__WHAT IS NEEDED__.
Start at the first line of the material. Repeat each line exactly through the one containing "Size: about 12000", then stop.

[ENTRIES PROVIDED]

Context: an optimization exercise on an open-source flow, tuned for small area, a short achievable clock period and few clock cycles. The choices shown serve that exercise and are no tape-out recipe. At most, simulation tests tie the RTL to the original design; equivalence was not proved.

## M2
module M2 (
	input  logic        Clock_50,
	input  logic        Resetn,
	input  logic [15:0] SRAM_read_data,
	input  logic        M2_start,
	output logic        SRAM_we_n,
	output logic        M2_done,
	output logic [15:0] SRAM_write_data,
	output logic [17:0] SRAM_address
);
Size: about 12000 cells after synthesis, about 2900 flip-flops, roughly 150000 um2 of cells after synthesis.
Settings: LEC_CHECK=0, CAP_MARGIN=20, CORE_MARGIN=2, CORE_UTILIZATION=40, SLEW_MARGIN=20, SYNTH_MEMORY_MAX_BITS=4096; clock period 12.0 ns.
standard.sh (not shown) runs the stock make flow with config.mk's settings and CLKGATE_MAP_FILE= SYNTH_SCRIPT=/design/flow/synth_recipe.tcl, a recipe that flattens the netlist after the stock synthesis.
==> flow/flow/run.sh <==
#!/bin/bash
# The standard layout, with timing repair aiming at 8 ns of setup slack
# instead of 0.  The clock period and constraints are the standard flow's.
set -euo pipefail
bash standard.sh SETUP_SLACK_MARGIN=8 finish > standard.log 2>&1
Then changed:
==> flow/flow/run.sh (replaced) <==
#!/bin/bash
# The standard layout, with timing repair aiming at 8.5 ns of setup slack
# instead of 0.  The clock period and constraints are the standard flow's.
set -euo pipefail
bash standard.sh SETUP_SLACK_MARGIN=8.5 finish > standard.log 2>&1
The new run passed the timing, design-rule and antenna checks; non-clock buffer count grows by 259; final area grows by a few percent; core utilization grows by 1.8 points; synthesized area is unchanged.
No run of this note included a check of the RTL's function; only the layout flow was run.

[/ENTRIES PROVIDED]

__EXERCISE ANSWER__.
Context: an optimization exercise on an open-source flow, tuned for small area, a short achievable clock period and few clock cycles. The choices shown serve that exercise and are no tape-out recipe. At most, simulation tests tie the RTL to the original design; equivalence was not proved.

## M2
module M2 (
	input  logic        Clock_50,
	input  logic        Resetn,
	input  logic [15:0] SRAM_read_data,
	input  logic        M2_start,
	output logic        SRAM_we_n,
	output logic        M2_done,
	output logic [15:0] SRAM_write_data,
	output logic [17:0] SRAM_address
);
Size: about 12000 cells after synthesis, about 2900 flip-flops, roughly 150000 um2 of cells after synthesis.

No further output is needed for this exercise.